Basado en la estima más absoluta y tras las muchas horas transcurridas, entendí que debíamos haber dejado la completa bahía de Rosas por la banda de babor y encontrarnos quizás tanto avante con el cabo Norfeo o sus proximidades, ajustando la proa a estribor en lo posible, que no deseaba entrar de morros contra las siniestras piedras de El Gato. En esos momentos se produjo una más de aquellas ligeras etapas de visión en alza momentánea. Y cuando parecía que debíamos regresar a la opacidad absoluta, escuché un rumor de voces tendidas a la baja, de acuerdo a las rígidas órdenes de silencio impuestas a bordo por mi persona. Comprendí que se trataba del contramaestre segundo don Andrés Almagro, que se acercaba a mi oído.

—Los vigiadores creen haber avistado un bulto gris por la proa, ligeramente tendido a estribor en una o dos cuartas, señor segundo.

—¿Un bulto gris? ¿A proa?

—Uno de ellos, el marinero Palanca, estima que puede tratarse de un falucho pesquero o embarcación semejante, aunque no pueda precisarlo. Como es fácil comprender, el avistamiento se produjo durante unos pocos segundos, antes de que la manta volviera a cerrar la ventana.

—¿Es de confianza el marinero Palanca?

—De los mejores y más serios, señor.

No lo dudé un segundo y pasé a ordenar al contramaestre.

—Don Andrés, que se cargue la vela de inmediato. Personal a la boga y con las armas al alcance de la mano.

—¿Arma cargada?

—Por supuesto. Y a la mínima visión de bulto o perfiles grises, fusil a la mano con puntería en su dirección. Pero, por favor, pase las órdenes con voz muy tendida.

—Quedo enterado, señor.

Los nervios desfilaron hacia popa con extraordinaria rapidez, condición habitual cuando las cuerdas se templan al fuego. Comprobé de forma instintiva, que el sable reglamentario colgaba de mi biricú y el pistolón se mantenía encastrado a fuerza en el fajín, un sencillo contacto que me ofrecía una bendita seguridad. Una vez más, desde que me hubiese sido amputado el brazo izquierdo tras el combate de Puerto Cabello, echaba en falta el segundo apéndice y poder tomar las dos armas en las manos al tiempo, lo que jamás podría volver a producirse. Pero como necesitaba un mayor contacto físico, me decidí por el arma de fuego, que tomé en la mano con decisión. De nuevo elevé un rezo para que la manta espesa saltara en bruces, con el corazón batiendo al alza. No obstante, también me llegó a la cabeza la imagen que se corría por los mentideros de la Corte en panfletos, donde se podía apreciar el rostro y la apuesta figura del conde de Montemolín, el pretendiente don Carlos VI. ¿Y si me encontraba frente a él en pocos minutos? ¿Y si disponía de una guardia personal nutrida que nos rechazaban con fuegos de fuerza, a pesar de las informaciones recibidas en contra? Una corriente de aire frío recorrió mi interior, como si una daga afilada hubiese abierto los intestinos. De nuevo apreté el casacón con fuerza contra mi pecho e intenté abrir todavía más los ojos.
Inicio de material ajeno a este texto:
`src/rtl/smi_neg_pkg.sv`:
```
package smi_neg_pkg;
  localparam int REG_ADDR_W = 4;
  localparam int BYTE_W     = 8;
  localparam logic [REG_ADDR_W-1:0] ADDR_TRIG = 4'd8;
  localparam logic [REG_ADDR_W-1:0] ADDR_APM  = 4'd9;

  typedef enum logic [1:0] {
    APM_IDLE,
    APM_ACPI_ON,
    APM_ACPI_OFF,
    APM_RAISE
  } apm_kind_t;
endpackage

```
`src/rtl/smi_req_reg.sv`:
```
module smi_req_reg
  import smi_neg_pkg::*;
#(
  parameter int FEAT_W = 64,
  localparam int NBYTES = FEAT_W / BYTE_W
) (
  input  logic                  clk,
  input  logic                  rst,
  input  logic                  wr_en,
  input  logic [REG_ADDR_W-1:0] wr_addr,
  input  logic [BYTE_W-1:0]     wr_data,
  output logic [FEAT_W-1:0]     req
);
  logic [BYTE_W-1:0] byte_q [NBYTES];

  for (genvar b = 0; b < NBYTES; b++) begin : g_byte
    always_ff @(posedge clk) begin
      if (rst) byte_q[b] <= '0;
      else if (wr_en && wr_addr == REG_ADDR_W'(b)) byte_q[b] <= wr_data;
    end
    assign req[b*BYTE_W +: BYTE_W] = byte_q[b];


    byte_load_chk: assert property (@(posedge clk) disable iff (rst)
      (wr_en && wr_addr == REG_ADDR_W'(b)) |=> (req[b*BYTE_W +: BYTE_W] == $past(wr_data)));
  end
endmodule

```
`src/rtl/smi_feat_check.sv`:
```
module smi_feat_check #(
  parameter int               FEAT_W    = 64,
  parameter logic [FEAT_W-1:0] HOST_MASK = 64'h7,
  parameter int               BCAST_BIT = 0,
  parameter int               HP_BIT    = 1,
  parameter int               HU_BIT    = 2
) (
  input  logic              clk,
  input  logic              rst,
  input  logic              trig,
  input  logic [FEAT_W-1:0] req,
  output logic              ok_q,
  output logic [FEAT_W-1:0] neg_q
);
  logic unsupported, needs_bcast, orphan_unplug, accept;

  always_comb begin
    unsupported   = |(req & ~HOST_MASK);
    needs_bcast   = (req[HP_BIT] | req[HU_BIT]) & ~req[BCAST_BIT];
    orphan_unplug = req[HU_BIT] & ~req[HP_BIT];
    accept        = trig & ~ok_q & ~unsupported & ~needs_bcast & ~orphan_unplug;
  end

  always_ff @(posedge clk) begin
    if (rst) begin
      ok_q  <= 1'b0;
      neg_q <= '0;
    end else if (accept) begin
      ok_q  <= 1'b1;
      neg_q <= req;
    end
  end


  ok_sticky_chk: assert property (@(posedge clk) disable iff (rst)
    ok_q |=> ok_q);

  neg_locked_chk: assert property (@(posedge clk) disable iff (rst)
    ok_q |=> $stable(neg_q));

  neg_in_host_chk: assert property (@(posedge clk) disable iff (rst)
    $rose(ok_q) |-> ((neg_q & ~HOST_MASK) == '0));

  hotplug_bcast_chk: assert property (@(posedge clk) disable iff (rst)
    (ok_q && (neg_q[HP_BIT] || neg_q[HU_BIT])) |-> neg_q[BCAST_BIT]);

  unplug_dep_chk: assert property (@(posedge clk) disable iff (rst)
    (ok_q && neg_q[HU_BIT]) |-> neg_q[HP_BIT]);

  ok_cause_chk: assert property (@(posedge clk) disable iff (rst)
    $rose(ok_q) |-> $past(trig));
endmodule

```
`src/rtl/smi_apm_dispatch.sv`:
```
module smi_apm_dispatch
  import smi_neg_pkg::*;
#(
  parameter int               NUM_CPUS = 4,
  parameter logic [BYTE_W-1:0] ON_CMD   = 8'hF0,
  parameter logic [BYTE_W-1:0] OFF_CMD  = 8'hF1,
  localparam int CPU_W = (NUM_CPUS > 1) ? $clog2(NUM_CPUS) : 1
) (
  input  logic                clk,
  input  logic                rst,
  input  logic                apm_wr,
  input  logic [BYTE_W-1:0]   apm_val,
  input  logic                apmc_en,
  input  logic                bcast,
  input  logic [CPU_W-1:0]    cur_cpu,
  output logic [NUM_CPUS-1:0] smi_q,
  output logic                acpi_on_q,
  output logic                acpi_off_q
);
  apm_kind_t           kind;
  logic [NUM_CPUS-1:0] target;

  always_comb begin
    if (!apm_wr)                kind = APM_IDLE;
    else if (apm_val == ON_CMD)  kind = APM_ACPI_ON;
    else if (apm_val == OFF_CMD) kind = APM_ACPI_OFF;
    else                         kind = APM_RAISE;
  end

  for (genvar c = 0; c < NUM_CPUS; c++) begin : g_tgt
    assign target[c] = bcast | (cur_cpu == CPU_W'(c));
  end

  always_ff @(posedge clk) begin
    if (rst) begin
      smi_q      <= '0;
      acpi_on_q  <= 1'b0;
      acpi_off_q <= 1'b0;
    end else begin
      acpi_on_q  <= (kind == APM_ACPI_ON);
      acpi_off_q <= (kind == APM_ACPI_OFF);
      smi_q      <= (kind == APM_RAISE && apmc_en) ? target : '0;
    end
  end


  cmd_no_smi_chk: assert property (@(posedge clk) disable iff (rst)
    (acpi_on_q || acpi_off_q) |-> (smi_q == '0));

  strobe_excl_chk: assert property (@(posedge clk) disable iff (rst)
    !(acpi_on_q && acpi_off_q));

  gated_smi_chk: assert property (@(posedge clk) disable iff (rst)
    (apm_wr && !apmc_en) |=> (smi_q == '0));

  single_target_chk: assert property (@(posedge clk) disable iff (rst)
    (apm_wr && !bcast) |=> ($countones(smi_q) <= 1));

  bcast_all_chk: assert property (@(posedge clk) disable iff (rst)
    (apm_wr && bcast && apmc_en && apm_val != ON_CMD && apm_val != OFF_CMD)
      |=> (smi_q == '1));
endmodule

```
`src/rtl/smi_negotiator.sv`:
```
module smi_negotiator
  import smi_neg_pkg::*;
#(
  parameter int               FEAT_W    = 64,
  parameter logic [FEAT_W-1:0] HOST_MASK = 64'h7,
  parameter int               BCAST_BIT = 0,
  parameter int               HP_BIT    = 1,
  parameter int               HU_BIT    = 2,
  parameter int               NUM_CPUS  = 4,
  parameter logic [7:0]       ON_CMD    = 8'hF0,
  parameter logic [7:0]       OFF_CMD   = 8'hF1,
  localparam int CPU_W = (NUM_CPUS > 1) ? $clog2(NUM_CPUS) : 1
) (
  input  logic                clk,
  input  logic                rst,
  input  logic                wr_en,
  input  logic [3:0]          wr_addr,
  input  logic [7:0]          wr_data,
  input  logic                apmc_en,
  input  logic [CPU_W-1:0]    cur_cpu,
  output logic [NUM_CPUS-1:0] smi_out,
  output logic                acpi_on,
  output logic                acpi_off,
  output logic                feat_ok,
  output logic [FEAT_W-1:0]   feat_neg
);
  logic [FEAT_W-1:0] req;
  logic trig, apm_wr;

  assign trig   = wr_en && (wr_addr == ADDR_TRIG);
  assign apm_wr = wr_en && (wr_addr == ADDR_APM);

  smi_req_reg #(.FEAT_W(FEAT_W)) u_req (
    .clk(clk), .rst(rst), .wr_en(wr_en), .wr_addr(wr_addr),
    .wr_data(wr_data), .req(req)
  );

  smi_feat_check #(
    .FEAT_W(FEAT_W), .HOST_MASK(HOST_MASK),
    .BCAST_BIT(BCAST_BIT), .HP_BIT(HP_BIT), .HU_BIT(HU_BIT)
  ) u_chk (
    .clk(clk), .rst(rst), .trig(trig), .req(req),
    .ok_q(feat_ok), .neg_q(feat_neg)
  );

  smi_apm_dispatch #(
    .NUM_CPUS(NUM_CPUS), .ON_CMD(ON_CMD), .OFF_CMD(OFF_CMD)
  ) u_apm (
    .clk(clk), .rst(rst), .apm_wr(apm_wr), .apm_val(wr_data),
    .apmc_en(apmc_en), .bcast(feat_neg[BCAST_BIT]), .cur_cpu(cur_cpu),
    .smi_q(smi_out), .acpi_on_q(acpi_on), .acpi_off_q(acpi_off)
  );


  reset_clear_chk: assert property (@(posedge clk)
    $past(rst) |-> (!feat_ok && feat_neg == '0 && smi_out == '0 && !acpi_on && !acpi_off));
endmodule

```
Debieron ser los repetidos rezos a Nuestra Señora del Rosario los que produjeron el efecto solicitado. Porque poco después de ordenar el alistamiento en la lancha, saltaba la manta gris a borbotón de espuma. En muy pocos segundos y como uno de los milagros santeros tan habituales en la mar, pasábamos de la cerrazón absoluta de visibilidad al azul brillante y sol cegador, con el horizonte en perfecta y definida línea. Caía la manta espesa a la superficie como telón de teatro y nos concedía la plena visión. Normalmente, tan drástico cambio se recibe en los pechos de los hombres de mar con desmedida alegría. Sin embargo, juro por todos los Leñanza inhumados en el bendito camposanto que, en aquella particular ocasión, deseé con fuerza regresar a la manta de niebla cerrada. Porque la estampa que abarcaban mis ojos se volvía contra nosotros al golpe de maza y en el mayor de los peligros. Apreté el pistolón con mi mano hasta morder con las uñas las molduras de la culata, mientras pensaba que siempre nos llega la mar con sus sorpresas y alarmas.